- [About this exercise]: Only some lines are wanted. Transcribe, exactly, the lines below from the line with "u_sel.prev_q 1, xfer_start" up to and including the line with "hold reg to".

(Dataset entries)
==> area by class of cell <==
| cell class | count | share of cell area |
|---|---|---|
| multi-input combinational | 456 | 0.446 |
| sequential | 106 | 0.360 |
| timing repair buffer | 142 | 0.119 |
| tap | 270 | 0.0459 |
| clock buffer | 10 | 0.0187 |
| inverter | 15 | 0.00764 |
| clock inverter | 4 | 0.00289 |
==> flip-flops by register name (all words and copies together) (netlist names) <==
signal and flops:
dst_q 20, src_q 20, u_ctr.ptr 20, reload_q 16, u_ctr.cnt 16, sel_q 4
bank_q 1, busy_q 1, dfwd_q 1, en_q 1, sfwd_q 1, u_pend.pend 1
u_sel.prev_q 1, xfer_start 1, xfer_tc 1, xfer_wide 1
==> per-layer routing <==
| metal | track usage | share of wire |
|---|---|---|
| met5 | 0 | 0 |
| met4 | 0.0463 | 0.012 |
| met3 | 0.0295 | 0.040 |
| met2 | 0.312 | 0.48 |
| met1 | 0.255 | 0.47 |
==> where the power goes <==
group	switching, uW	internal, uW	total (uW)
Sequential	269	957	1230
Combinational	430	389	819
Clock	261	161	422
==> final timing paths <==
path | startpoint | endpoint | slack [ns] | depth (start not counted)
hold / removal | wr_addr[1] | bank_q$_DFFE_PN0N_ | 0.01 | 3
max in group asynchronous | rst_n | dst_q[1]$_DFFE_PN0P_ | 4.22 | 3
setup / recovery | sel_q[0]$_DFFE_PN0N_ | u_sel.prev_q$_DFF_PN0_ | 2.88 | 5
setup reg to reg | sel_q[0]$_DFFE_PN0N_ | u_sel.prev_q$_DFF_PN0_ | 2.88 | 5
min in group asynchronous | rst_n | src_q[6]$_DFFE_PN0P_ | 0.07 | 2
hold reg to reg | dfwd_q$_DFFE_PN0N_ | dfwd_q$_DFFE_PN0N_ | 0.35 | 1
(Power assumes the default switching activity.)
$ cat src/rtl/fpm_pkg.sv
package fpm_pkg;

    // Class of one operand encoding
    typedef enum logic [1:0] {
        CLS_ZERO = 2'd0,
        CLS_NORM = 2'd1,
        CLS_INF  = 2'd2,
        CLS_NAN  = 2'd3
    } op_cls_e;

    // What kind of result the pair produces before the exponent range is known
    typedef enum logic [1:0] {
        RK_FIN  = 2'd0,
        RK_ZERO = 2'd1,
        RK_INF  = 2'd2,
        RK_NAN  = 2'd3
    } res_kind_e;

    // Priority: NaN (incl. inf x zero) > inf > zero > finite
    function automatic res_kind_e resolve_kind(input op_cls_e ca, input op_cls_e cb);
        res_kind_e k;
        if (ca == CLS_NAN || cb == CLS_NAN)
            k = RK_NAN;
        else if ((ca == CLS_INF && cb == CLS_ZERO) || (cb == CLS_INF && ca == CLS_ZERO))
            k = RK_NAN;
        else if (ca == CLS_INF || cb == CLS_INF)
            k = RK_INF;
        else if (ca == CLS_ZERO || cb == CLS_ZERO)
            k = RK_ZERO;
        else
            k = RK_FIN;
        return k;
    endfunction

endpackage

$ cat src/rtl/fpm_unpack.sv
module fpm_unpack #(
    parameter int EXP_W  = 8,
    parameter int FRAC_W = 23
) (
    input  logic [EXP_W+FRAC_W:0] op,
    output logic                  sgn,
    output logic [EXP_W-1:0]      expo,
    output logic [FRAC_W:0]       sig,
    output fpm_pkg::op_cls_e      cls
);
    logic [FRAC_W-1:0] frac;
    logic              exp_zero;
    logic              exp_max;

    always_comb begin
        sgn      = op[EXP_W+FRAC_W];
        expo     = op[FRAC_W +: EXP_W];
        frac     = op[FRAC_W-1:0];
        exp_zero = (expo == '0);
        exp_max  = (expo == '1);
        // Hidden one only for a non-zero exponent; zero-exponent fraction is dropped
        sig      = exp_zero ? '0 : {1'b1, frac};
        if (exp_zero)
            cls = fpm_pkg::CLS_ZERO;
        else if (exp_max)
            cls = (frac != '0) ? fpm_pkg::CLS_NAN : fpm_pkg::CLS_INF;
        else
            cls = fpm_pkg::CLS_NORM;
    end

endmodule

$ cat src/rtl/fpm_mulstage.sv
module fpm_mulstage #(
    parameter int EXP_W  = 8,
    parameter int FRAC_W = 23,
    localparam int SIG_W = FRAC_W + 1,
    localparam int PW    = 2 * SIG_W,
    localparam int EW2   = EXP_W + 2
) (
    input  logic                     clk,
    input  logic                     rst,
    input  logic                     in_vld,
    input  logic                     sgn_a,
    input  logic                     sgn_b,
    input  logic [EXP_W-1:0]         exp_a,
    input  logic [EXP_W-1:0]         exp_b,
    input  logic [SIG_W-1:0]         sig_a,
    input  logic [SIG_W-1:0]         sig_b,
    input  fpm_pkg::op_cls_e         cls_a,
    input  fpm_pkg::op_cls_e         cls_b,
    output logic                     s1_vld,
    output logic                     s1_sign,
    output fpm_pkg::res_kind_e       s1_kind,
    output logic signed [EW2-1:0]    s1_esum,
    output logic [PW-1:0]            s1_prod
);
    localparam int BIAS = (1 << (EXP_W - 1)) - 1;

    logic signed [EW2-1:0] esum_c;
    logic [PW-1:0]         prod_c;
    fpm_pkg::res_kind_e    kind_c;

    always_comb begin
        // Bias removed once, two guard bits keep the sum signed and unclipped
        esum_c = {2'b00, exp_a} + {2'b00, exp_b} - EW2'(BIAS);
        prod_c = {{SIG_W{1'b0}}, sig_a} * {{SIG_W{1'b0}}, sig_b};
        kind_c = fpm_pkg::resolve_kind(cls_a, cls_b);
    end

    always_ff @(posedge clk) begin
        if (rst) begin
            s1_vld  <= 1'b0;
            s1_sign <= 1'b0;
            s1_kind <= fpm_pkg::RK_FIN;
            s1_esum <= '0;
            s1_prod <= '0;
        end else begin
            s1_vld  <= in_vld;
            s1_sign <= sgn_a ^ sgn_b;
            s1_kind <= kind_c;
            s1_esum <= esum_c;
            s1_prod <= prod_c;
        end
    end

endmodule

$ cat src/rtl/fpm_rndstage.sv
module fpm_rndstage #(
    parameter int EXP_W  = 8,
    parameter int FRAC_W = 23,
    localparam int SIG_W = FRAC_W + 1,
    localparam int PW    = 2 * SIG_W,
    localparam int EW2   = EXP_W + 2,
    localparam int W     = 1 + EXP_W + FRAC_W
) (
    input  logic                  clk,
    input  logic                  rst,
    input  logic                  s1_vld,
    input  logic                  s1_sign,
    input  fpm_pkg::res_kind_e    s1_kind,
    input  logic signed [EW2-1:0] s1_esum,
    input  logic [PW-1:0]         s1_prod,
    output logic                  out_vld,
    output logic [W-1:0]          result,
    output logic                  ovf_flag,
    output logic                  unf_flag
);
    localparam int EMAX = (1 << EXP_W) - 2;
    localparam logic signed [EW2-1:0] EMAX_S = EW2'(EMAX);
    localparam logic signed [EW2-1:0] EMIN_S = EW2'(1);
    localparam logic [W-1:0] NAN_PAT = {1'b0, {EXP_W{1'b1}}, 1'b1, {(FRAC_W-1){1'b0}}};

    logic                  top_c;
    logic [PW-1:0]         norm_c;
    logic [FRAC_W-1:0]     frac_c;
    logic                  guard_c;
    logic                  sticky_c;
    logic                  inc_c;
    logic                  carry_c;
    logic [FRAC_W-1:0]     frac_r;
    logic signed [EW2-1:0] exp_c;
    logic                  ovf_c;
    logic                  unf_c;
    logic [W-1:0]          res_c;
    logic                  ovf_o;
    logic                  unf_o;

    always_comb begin
        // Single-step normalization: product lies in [1,4)
        top_c    = s1_prod[PW-1];
        norm_c   = top_c ? s1_prod : (s1_prod << 1);
        frac_c   = norm_c[PW-2 -: FRAC_W];
        guard_c  = norm_c[PW-2-FRAC_W];
        sticky_c = |norm_c[PW-3-FRAC_W:0];
        // Nearest-even: round up above half, or at half when LSB is odd
        inc_c    = guard_c & (sticky_c | frac_c[0]);
        carry_c  = inc_c & (&frac_c);
        frac_r   = frac_c + FRAC_W'(inc_c);
        exp_c    = s1_esum + EW2'(top_c) + EW2'(carry_c);
        ovf_c    = (exp_c > EMAX_S);
        unf_c    = (exp_c < EMIN_S);
    end

    always_comb begin
        res_c = '0;
        ovf_o = 1'b0;
        unf_o = 1'b0;
        case (s1_kind)
            fpm_pkg::RK_NAN:  res_c = NAN_PAT;
            fpm_pkg::RK_INF:  res_c = {s1_sign, {EXP_W{1'b1}}, {FRAC_W{1'b0}}};
            fpm_pkg::RK_ZERO: res_c = {s1_sign, {(W-1){1'b0}}};
            default: begin
                if (ovf_c) begin
                    res_c = {s1_sign, {EXP_W{1'b1}}, {FRAC_W{1'b0}}};
                    ovf_o = 1'b1;
                end else if (unf_c) begin
                    res_c = {s1_sign, {(W-1){1'b0}}};
                    unf_o = 1'b1;
                end else begin
                    res_c = {s1_sign, exp_c[EXP_W-1:0], frac_r};
                end
            end
        endcase
    end

    always_ff @(posedge clk) begin
        if (rst) begin
            out_vld  <= 1'b0;
            result   <= '0;
            ovf_flag <= 1'b0;
            unf_flag <= 1'b0;
        end else begin
            out_vld  <= s1_vld;
            result   <= res_c;
            ovf_flag <= s1_vld & ovf_o;
            unf_flag <= s1_vld & unf_o;
        end
    end

    // a finite product from the multiplier always normalizes to a leading one
    a_r4_lead_one: assert property (@(posedge clk) disable iff (rst)
        (s1_vld && s1_kind == fpm_pkg::RK_FIN) |-> norm_c[PW-1]);

    // overflow always presents infinity
    a_r7_ovf_inf: assert property (@(posedge clk) disable iff (rst)
        ovf_flag |-> (result[W-2 -: EXP_W] == '1 && result[FRAC_W-1:0] == '0));

    // underflow always presents zero, and never together with overflow
    a_r8_unf_zero: assert property (@(posedge clk) disable iff (rst)
        unf_flag |-> (result[W-2:0] == '0 && !ovf_flag));

    // a zero operand pair leaves a zero magnitude and no flag
    a_r3_zero_in: assert property (@(posedge clk) disable iff (rst)
        (s1_vld && s1_kind == fpm_pkg::RK_ZERO) |=> (result[W-2:0] == '0 && !ovf_flag && !unf_flag));

endmodule

$ cat src/rtl/fpm_top.sv
module fpm_top #(
    parameter int EXP_W  = 8,
    parameter int FRAC_W = 23
) (
    input  logic                    clk,
    input  logic                    rst,
    input  logic                    in_vld,
    input  logic [EXP_W+FRAC_W:0]   op_a,
    input  logic [EXP_W+FRAC_W:0]   op_b,
    output logic                    out_vld,
    output logic [EXP_W+FRAC_W:0]   result,
    output logic                    ovf_flag,
    output logic                    unf_flag
);
    localparam int W     = 1 + EXP_W + FRAC_W;
    localparam int SIG_W = FRAC_W + 1;
    localparam int PW    = 2 * SIG_W;
    localparam int EW2   = EXP_W + 2;

    logic [1:0][W-1:0]     ops;
    logic [1:0]            sgn;
    logic [EXP_W-1:0]      expo [2];
    logic [SIG_W-1:0]      sig  [2];
    fpm_pkg::op_cls_e      cls  [2];

    logic                  s1_vld;
    logic                  s1_sign;
    fpm_pkg::res_kind_e    s1_kind;
    logic signed [EW2-1:0] s1_esum;
    logic [PW-1:0]         s1_prod;
    logic                  out_nan;

    assign ops = {op_b, op_a};

    for (genvar k = 0; k < 2; k++) begin : g_unpack
        fpm_unpack #(.EXP_W(EXP_W), .FRAC_W(FRAC_W)) u_unpack (
            .op   (ops[k]),
            .sgn  (sgn[k]),
            .expo (expo[k]),
            .sig  (sig[k]),
            .cls  (cls[k])
        );
    end

    fpm_mulstage #(.EXP_W(EXP_W), .FRAC_W(FRAC_W)) u_mul (
        .clk     (clk),
        .rst     (rst),
        .in_vld  (in_vld),
        .sgn_a   (sgn[0]),
        .sgn_b   (sgn[1]),
        .exp_a   (expo[0]),
        .exp_b   (expo[1]),
        .sig_a   (sig[0]),
        .sig_b   (sig[1]),
        .cls_a   (cls[0]),
        .cls_b   (cls[1]),
        .s1_vld  (s1_vld),
        .s1_sign (s1_sign),
        .s1_kind (s1_kind),
        .s1_esum (s1_esum),
        .s1_prod (s1_prod)
    );

    fpm_rndstage #(.EXP_W(EXP_W), .FRAC_W(FRAC_W)) u_rnd (
        .clk      (clk),
        .rst      (rst),
        .s1_vld   (s1_vld),
        .s1_sign  (s1_sign),
        .s1_kind  (s1_kind),
        .s1_esum  (s1_esum),
        .s1_prod  (s1_prod),
        .out_vld  (out_vld),
        .result   (result),
        .ovf_flag (ovf_flag),
        .unf_flag (unf_flag)
    );

    assign out_nan = (result[W-2 -: EXP_W] == '1) && (result[FRAC_W-1:0] != '0);

    // sign of every non-NaN result follows the operand signs two cycles back
    a_r1_sign: assert property (@(posedge clk) disable iff (rst)
        (out_vld && !out_nan) |-> (result[W-1] == $past(op_a[W-1] ^ op_b[W-1], 2)));

    // a valid output is always preceded by a valid input two edges earlier
    a_r10_latency: assert property (@(posedge clk) disable iff (rst)
        out_vld |-> $past(in_vld, 2));

endmodule

$ cat config.mk
export PLATFORM = sky130hd
export DESIGN_NAME = fpm_top
export DESIGN_NICKNAME = d
export VERILOG_FILES = /design/src/rtl/fpm_pkg.sv /design/src/rtl/fpm_unpack.sv /design/src/rtl/fpm_mulstage.sv /design/src/rtl/fpm_rndstage.sv /design/src/rtl/fpm_top.sv
export SDC_FILE = /design/constraint.sdc
export NUM_CORES = 2
export LEC_CHECK = 0
export CAP_MARGIN = 20
export CORE_ASPECT_RATIO = 1.4
export CORE_MARGIN = 1.5
export CORE_UTILIZATION = 25
export CTS_CLUSTER_SIZE = 8
export DETAILED_ROUTE_END_ITERATION = 16
export HOLD_SLACK_MARGIN = 0.12
export PLACE_DENSITY = 0.5
export SKIP_LAST_GASP = 1
export SLEW_MARGIN = 20
export SYNTH_ARGS = -nofsm -noshare
export SYNTH_HDL_FRONTEND = slang
export SYNTH_SLANG_ARGS = --single-unit
$ cat constraint.sdc
create_clock -name clk -period 11.36 [get_ports clk]
set_input_delay 3.408 -clock clk [delete_from_list [all_inputs] [get_ports clk]]
set_output_delay 3.408 -clock clk [all_outputs]
set_load 0.03 [all_outputs]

- [Written answer]:
u_sel.prev_q 1, xfer_start 1, xfer_tc 1, xfer_wide 1
==> per-layer routing <==
| metal | track usage | share of wire |
|---|---|---|
| met5 | 0 | 0 |
| met4 | 0.0463 | 0.012 |
| met3 | 0.0295 | 0.040 |
| met2 | 0.312 | 0.48 |
| met1 | 0.255 | 0.47 |
==> where the power goes <==
group	switching, uW	internal, uW	total (uW)
Sequential	269	957	1230
Combinational	430	389	819
Clock	261	161	422
==> final timing paths <==
path | startpoint | endpoint | slack [ns] | depth (start not counted)
hold / removal | wr_addr[1] | bank_q$_DFFE_PN0N_ | 0.01 | 3
max in group asynchronous | rst_n | dst_q[1]$_DFFE_PN0P_ | 4.22 | 3
setup / recovery | sel_q[0]$_DFFE_PN0N_ | u_sel.prev_q$_DFF_PN0_ | 2.88 | 5
setup reg to reg | sel_q[0]$_DFFE_PN0N_ | u_sel.prev_q$_DFF_PN0_ | 2.88 | 5
min in group asynchronous | rst_n | src_q[6]$_DFFE_PN0P_ | 0.07 | 2
hold reg to reg | dfwd_q$_DFFE_PN0N_ | dfwd_q$_DFFE_PN0N_ | 0.35 | 1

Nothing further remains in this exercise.